Action recognition

Fight Recognition in prisons, Baptiste Hanssens.

The purpose of this project is to detect fights in prisons. It was ordered by the Correctional Service of Canada (CSC). The objective is to deploy this system in one of the CSC penitentiary establishment and evaluate its performance when used in a real context. The selected action category to be detected will be "People fighting" although other actions could also be selected. The prototypal system will be developed and tested at the VIVA lab of the University of Ottawa and deployed on the field during the final phase of the project. Performance of the system will be evaluated on the basis of the number of correctly detected occurring actions, the number of missed actions and the number of false alarms generated by the system.

The project is divided in two part, the first one is about making a classifier which has to learn the difference between fight and non-fight video sequences. The second one is about predicting if a new video sequence displays fight or not. This field of engineering is known as Machine Learning.

If we want the classifier to learn how to detect fight/non-fight actions, we first need two datasets. One dataset showing sequences of fight and another one showing sequences of normal activity. That's why I had to browse the web to find those kinds of dataset:

Hollywood 2: Different fights actions taken from movies.
http://www.di.ens.fr/~laptev/actions/hollywood2/
UT-Interaction: Dataset of 20 videos where several persons kick, punch and push each other.
http://cvrc.ece.utexas.edu/SDHA2010/Human_Interaction.html
UCF50: There is a category “Punch” with 160 videos of boxing.
http://crcv.ucf.edu/data/UCF50.php
Hockey Fights: 500 videos of fighting and 500 videos of non-fighting videos.

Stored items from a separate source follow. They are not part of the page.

--- config.mk ---
export PLATFORM = sky130hd
export DESIGN_NAME = linear_regression_sgd_trainer_unit
export DESIGN_NICKNAME = d
export VERILOG_FILES = /design/src/sv/lrsgd_pkg.sv /design/src/sv/linear_regression_sgd_trainer_unit.sv /design/src/sv/lrsgd_ctrl.sv /design/src/sv/lrsgd_dp.sv
export SDC_FILE = /design/constraint.sdc
export NUM_CORES = 2
export LEC_CHECK = 0
export BUFFER_PORTS_ARGS = -buffer_cell sky130_fd_sc_hd__clkbuf_2
export CAP_MARGIN = 20
export CORE_ASPECT_RATIO = 1.75
export CORE_MARGIN = 1.5
export CORE_UTILIZATION = 36
export CTS_CLUSTER_DIAMETER = 80
export DETAILED_ROUTE_END_ITERATION = 7
export GPL_TIMING_DRIVEN = 0
export HOLD_SLACK_MARGIN = 0.08
export SLEW_MARGIN = 20
export SYNTH_ARGS = -nofsm -noshare
export SYNTH_HDL_FRONTEND = slang
export SYNTH_SLANG_ARGS = --single-unit
--- constraint.sdc ---
create_clock -name i_clk -period 20.5 [get_ports i_clk]
set_input_delay 2.05 -clock i_clk [delete_from_list [all_inputs] [get_ports i_clk]]
set_output_delay 2.05 -clock i_clk [all_outputs]
set_load 0.01 [all_outputs]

The sequences last 1 second. The whole dataset happens in a hockey field.
http://visilab.etsii.uclm.es/personas/oscar/FightDetection/index.html
- Paper: E. Bermejo, O. Deniz, G. Bueno, R. Sukthankar. Violence Detection in Video using Computer Vision Techniques Proceedings of Computer Analysis of Images and Patterns, 2011.
INO: Only one video where several persons fight on a parking lot.
http://www.ino.ca/en/examples/video-analytics-dataset/

The next step of this project is to extract features from this set of sequences and find relevant action information that will allow us to detect the same pattern in new videos. To do so, we can use features such as DoG (Difference of Gaussians), HOG (histograms of oriented gradients), HOF (histograms of optical flow), etc... All these features will be put together to form what we call a feature vector and which characterizes the action in the sequence.

To extract these features in order to obtain the feature vectors, I use Feng Shi's code, a PhD researcher of ViVa Lab.

http://www.site.uottawa.ca/~fshi098/

The code will provide me with one file by video sequence and which represents its feature vector. All these feature vectors will allow the classifier to make the difference between fight and non-fight videos. I implemented this classifier in C++ and I used the SVM classifier with the RBF kernel.

The second part of this project is to enter new videos into the classifier and to predict if there is fight or not.

The challenge of this project and the ultimate goal is to detect fight in real time.